Он долго на меня смотрит.

— Ты хочешь вернуться домой? — спрашивает. — Следующий участок дороги контролируют талибы. И если даже проедешь туда, обратно вряд ли пропустят. Будут ждать. И в лучшем случае лишишься мотоцикла. А скорее всего, жизни. Мотоцикл оставим тут. Дальше на машине. Никто не узнает, что в ней туристы едут...

Поначалу возник внутренний протест, ведь мой девиз: «Не отступать и не сдаваться!» Но вскоре понимаю — не тот случай.
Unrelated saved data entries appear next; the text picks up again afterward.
===== config.mk =====
export PLATFORM = sky130hd
export DESIGN_NAME = btpc_temp_comp
export DESIGN_NICKNAME = d
export VERILOG_FILES = /design/src/sv/btpc_pkg.sv /design/src/sv/btpc_temp_comp.sv
export SDC_FILE = /design/constraint.sdc
export NUM_CORES = 2
export LEC_CHECK = 0
export BUFFER_PORTS_ARGS = -buffer_cell sky130_fd_sc_hd__buf_2
export CAP_MARGIN = 25
export CORE_ASPECT_RATIO = 1.2
export CORE_UTILIZATION = 60
export CTS_CLUSTER_DIAMETER = 40
export DETAILED_ROUTE_END_ITERATION = 12
export GPL_ROUTABILITY_DRIVEN = 0
export PLACE_DENSITY = 0.79
export SKIP_LAST_GASP = 1
export SYNTH_ARGS = -nofsm -noshare
export SYNTH_HDL_FRONTEND = slang
export SYNTH_SLANG_ARGS = --single-unit

===== constraint.sdc =====
create_clock -name clock -period 9 [get_ports clock]
set_input_delay 1.8 -clock clock [delete_from_list [all_inputs] [get_ports clock]]
set_output_delay 1.8 -clock clock [all_outputs]
set_load 0.02 [all_outputs]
В машине Аман продолжает: «Сейчас все изменилось в худшую сторону. Еще год назад талибов в северных провинциях не было, и мы жили спокойно. Но потом Талибан двинулся на север, стал захватывать города — Герат, Кундуз... Мазари-Шариф пока нет, но уже проникли сюда. Так что по ночам в некоторых районах лучше не появляться».
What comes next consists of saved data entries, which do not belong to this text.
File: src/sv/vmx_pkg.sv
// Shared types, opcodes, status codes and helper functions for the VM instruction executor.
// Has no dependencies; every other file refers to it by scoped names.
package vmx_pkg;

  localparam int NUM_REGS_DEF   = 256;
  localparam int HEAP_BYTES_DEF = 8192;

  localparam int PC_W   = 16;
  localparam int WORD_W = 32;
  localparam int CODE_W = 18;
  localparam int BYTE_W = 8;

  localparam logic [7:0] OP_HALT  = 8'h00;
  localparam logic [7:0] OP_LOAD  = 8'h10;
  localparam logic [7:0] OP_STORE = 8'h20;
  localparam logic [7:0] OP_MOVE  = 8'h30;
  localparam logic [7:0] OP_IMM   = 8'h40;
  localparam logic [7:0] OP_ADD   = 8'h50;
  localparam logic [7:0] OP_SUB   = 8'h60;
  localparam logic [7:0] OP_GT    = 8'h70;
  localparam logic [7:0] OP_GE    = 8'h80;
  localparam logic [7:0] OP_EQ    = 8'h90;
  localparam logic [7:0] OP_BR    = 8'ha0;
  localparam logic [7:0] OP_JMP   = 8'hb0;
  localparam logic [7:0] OP_PRINT = 8'hc0;
  localparam logic [7:0] OP_READ  = 8'hd0;

  typedef enum logic [2:0] {
    ST_RUN     = 3'd0,
    ST_HALT    = 3'd1,
    ST_ILLEGAL = 3'd2,
    ST_HEAP    = 3'd3,
    ST_CODE    = 3'd4,
    ST_PRINT   = 3'd5,
    ST_READ    = 3'd6
  } status_t;

  // Outcome of executing one instruction.
  typedef struct packed {
    logic [PC_W-1:0]   next_pc;
    status_t           status;
    logic [WORD_W-1:0] wval;
    logic [WORD_W-1:0] saddr;
    logic              reg_we;
    logic              heap_we;
    logic              heap_re;
    logic              stop;
    logic [WORD_W-1:0] heap_addr;
    logic [BYTE_W-1:0] store_byte;
  } exec_res_t;

  // Field value modulo the register count, by eight conditional subtract steps.
  function automatic logic [7:0] reg_index(input logic [7:0] f, input int unsigned n);
    logic [15:0] rem;
    logic [15:0] n16;
    rem = {8'b0, f};
    n16 = 16'(n);
    for (int k = 7; k >= 0; k--) begin
      if (rem >= (n16 << k)) begin
        rem = rem - (n16 << k);
      end
    end
    return rem[7:0];
  endfunction

  // Read port 0 holds the register named by field a for these opcodes, else field b.
  function automatic logic port0_uses_a(input logic [7:0] op);
    return (op == OP_STORE) || (op == OP_BR) || (op == OP_PRINT) || (op == OP_READ);
  endfunction

  // Read port 1 holds the register named by field b for a store, else field c.
  function automatic logic port1_uses_b(input logic [7:0] op);
    return op == OP_STORE;
  endfunction

endpackage

File: src/sv/vmx_exec.sv
// Combinational execute logic: decodes one instruction and computes its outcome from the
// register operands, program counter, stopped flag and code size. Depends on vmx_pkg.
module vmx_exec #(
  parameter int HEAP_BYTES = vmx_pkg::HEAP_BYTES_DEF
) (
  input  logic [7:0]                  opcode,
  input  logic [7:0]                  field_a,
  input  logic [7:0]                  field_b,
  input  logic [7:0]                  field_c,
  input  logic [vmx_pkg::WORD_W-1:0]  op0,
  input  logic [vmx_pkg::WORD_W-1:0]  op1,
  input  logic [vmx_pkg::PC_W-1:0]    pc,
  input  logic                        stopped,
  input  logic [vmx_pkg::CODE_W-1:0]  code_size,
  output vmx_pkg::exec_res_t          res
);

  localparam logic [vmx_pkg::WORD_W-1:0] HEAP_LIMIT = vmx_pkg::WORD_W'(HEAP_BYTES);

  logic [vmx_pkg::WORD_W-1:0] va;
  logic [vmx_pkg::WORD_W-1:0] vb;
  logic [vmx_pkg::WORD_W-1:0] vc;
  logic                       ok_a;
  logic                       ok_b;
  logic                       ok_c;
  logic                       fault;

  // Undo the read port assignment chosen at issue.
  assign va = op0;
  assign vb = vmx_pkg::port1_uses_b(opcode) ? op1 : op0;
  assign vc = op1;

  // A target is legal when its byte offset lies inside the loaded program.
  assign ok_a = {8'b0, field_a, 2'b00} < code_size;
  assign ok_b = {8'b0, field_b, 2'b00} < code_size;
  assign ok_c = {8'b0, field_c, 2'b00} < code_size;

  always_comb begin
    res            = '0;
    res.next_pc    = pc + vmx_pkg::PC_W'(1);
    res.status     = vmx_pkg::ST_RUN;
    res.store_byte = vb[vmx_pkg::BYTE_W-1:0];
    if (stopped) begin
      res.next_pc = pc;
      res.status  = vmx_pkg::ST_HALT;
      res.stop    = 1'b1;
    end else begin
      unique case (opcode)
        vmx_pkg::OP_HALT: begin
          res.status = vmx_pkg::ST_HALT;
          res.stop   = 1'b1;
        end
        vmx_pkg::OP_LOAD: begin
          res.heap_addr = vb;
          if (vb >= HEAP_LIMIT) begin
            res.status = vmx_pkg::ST_HEAP;
          end else begin
            res.heap_re = 1'b1;
            res.reg_we  = 1'b1;
          end
        end
        vmx_pkg::OP_STORE: begin
          res.heap_addr = va;
          if (va >= HEAP_LIMIT) begin
            res.status = vmx_pkg::ST_HEAP;
          end else begin
            res.heap_we = 1'b1;
          end
        end
        vmx_pkg::OP_MOVE: begin
          res.wval   = vb;
          res.reg_we = 1'b1;
        end
        vmx_pkg::OP_IMM: begin
          res.wval   = {24'b0, field_b};
          res.reg_we = 1'b1;
        end
        vmx_pkg::OP_ADD: begin
          res.wval   = vb + vc;
          res.reg_we = 1'b1;
        end
        vmx_pkg::OP_SUB: begin
          res.wval   = vb - vc;
          res.reg_we = 1'b1;
        end
        vmx_pkg::OP_GT: begin
          res.wval   = {31'b0, vb > vc};
          res.reg_we = 1'b1;
        end
        vmx_pkg::OP_GE: begin
          res.wval   = {31'b0, vb >= vc};
          res.reg_we = 1'b1;
        end
        vmx_pkg::OP_EQ: begin
          res.wval   = {31'b0, vb == vc};
          res.reg_we = 1'b1;
        end
        vmx_pkg::OP_BR: begin
          if (!ok_b || !ok_c) begin
            res.status = vmx_pkg::ST_CODE;
          end else begin
            res.next_pc = (va != '0) ? {8'b0, field_b} : {8'b0, field_c};
          end
        end
        vmx_pkg::OP_JMP: begin
          if (!ok_a) begin
            res.status = vmx_pkg::ST_CODE;
          end else begin
            res.next_pc = {8'b0, field_a};
          end
        end
        vmx_pkg::OP_PRINT, vmx_pkg::OP_READ: begin
          if (va >= HEAP_LIMIT) begin
            res.status = vmx_pkg::ST_HEAP;
          end else begin
            res.saddr  = va;
            res.status = (opcode == vmx_pkg::OP_PRINT) ? vmx_pkg::ST_PRINT : vmx_pkg::ST_READ;
          end
        end
        default: begin
          res.status = vmx_pkg::ST_ILLEGAL;
        end
      endcase
    end

    // A fault leaves every piece of state alone except the stopped flag.
    fault = (res.status == vmx_pkg::ST_ILLEGAL) || (res.status == vmx_pkg::ST_HEAP) ||
            (res.status == vmx_pkg::ST_CODE);
    if (fault) begin
      res.next_pc = pc;
      res.wval    = '0;
      res.saddr   = '0;
      res.reg_we  = 1'b0;
      res.heap_we = 1'b0;
      res.heap_re = 1'b0;
      res.stop    = 1'b1;
    end
  end

endmodule

File: config.mk
export PLATFORM = sky130hd
export DESIGN_NAME = vmx_exec
export DESIGN_NICKNAME = d
export VERILOG_FILES = /design/src/sv/vmx_pkg.sv /design/src/sv/vmx_exec.sv
export SDC_FILE = /design/constraint.sdc
export NUM_CORES = 1
export LEC_CHECK = 0
export BUFFER_PORTS_ARGS = -buffer_cell sky130_fd_sc_hd__buf_2
export CORE_MARGIN = 2
export CORE_UTILIZATION = 35
export DETAILED_ROUTE_END_ITERATION = 8
export SLEW_MARGIN = 40
export SYNTH_ARGS = -nofsm -noshare
export SYNTH_HDL_FRONTEND = slang
export SYNTH_SLANG_ARGS = --single-unit
File: constraint.sdc
create_clock -name vclk -period 13.9
set_input_delay 4.17 -clock vclk [all_inputs]
set_output_delay 4.17 -clock vclk [all_outputs]
set_load 0.02 [all_outputs]
### After elaboration in Yosys (flattened, before gate mapping)

Cells that the tools add are included.

* register bits: 0
* input bits: 131
* output and inout bits: 127
* word-level logic and storage cells: 64

* add/sub/neg operators: 3
* $lt $le $gt $ge: 7
* eq/ne operators: 17
* mux-type cells: 28
* reduce and logical (&&, ||, !) cells: 9

Operators by type and width (number)
* $pmux 32 s7: 1
* $mux 32: 4
* $mux 68: 1
* $mux 67: 1
* $ge 32x14->1 const B: 2
* $pmux 32 s2: 1
* $lt 10x18->1: 3
* $eq 8x8->1 const B: 6
* $mux 16: 3
* $add 32x32->32: 1
* $eq 32x32->1: 1
* $eq 8x7->1 const B: 4
* $ge 32x32->1: 1
* $gt 32x32->1: 1
* $pmux 16 s2: 1
* $reduce_bool 32->1: 1
* $sub 32x32->32: 1
* $pmux 3 s7: 1
* $mux 19: 1
* $add 16x1->16 const B: 1
* $eq 8x6->1 const B: 2
* $mux 3: 3
* $eq 8x5->1 const B: 1
* $logic_not 8->1: 1
* other kinds (10): 21

### Longest topological paths before layout

* word-level depth: 10
* depth in mapped cells: 22
* gate-level depth less buffers: 19

### Worst setup path before layout

OpenSTA, ideal clock, no wires.

* path type: input to output
* start point: input opcode[1]
* end point: output res[107] (netlist bit)
* arrival time: 8.930 ns
* data required time: 9.730 ns
* path slack: 0.800 ns
* stages: 20
* path buffers: 4
* cells stage by stage: or4_1 -> buf_2 -> or3_1 -> clkbuf_1 -> nor2_1 -> buf_2 -> mux2_2 -> ha_1 -> buf_4 -> nor3b_2 -> o311ai_2 -> a21oi_1 -> a2111oi_4 -> o311a_1 -> nor2_1 -> a211oi_2 -> o41ai_1 -> or3_1 -> a21o_1 -> a21oi_1

RTL lines
* start: declaration: RTL line vmx_exec.sv:6 `input logic [7:0] opcode,`
* end: declaration: RTL line vmx_exec.sv:15 `output vmx_pkg::exec_res_t res`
Десятилетия тут не стихала гражданская война, и мы запросто можем стать ее жертвами... По словам Амана, днем спецназ контролирует главные дороги (по одной из них мы и едем), а ночью — талибы. Многие считают их лучшими в мире партизанами. Войска НАТО во главе с США вытеснили их из Кабула и ряда провинций, но стоило им уйти из Афганистана, как талибы тут же начали захватывать провинцию за провинцией. Сейчас они контролируют 70% территории страны и уже начинают вторгаться в таджикский Бадахшан.

Въезжаем в Бадахшан.

Вдоль дороги ослики везут то какие-то тюки, то хворост. Глинобитные домики. Старые пикапы «Тойота». Дети играют в мусоре. Мужчины одеты в серые потрепанные халаты и тюрбаны, женщины обычно в черных или синих хиджабах, закрывающих сеточкой даже глаза. Афганистан выглядит диким, нищим, можно сказать — первобытным.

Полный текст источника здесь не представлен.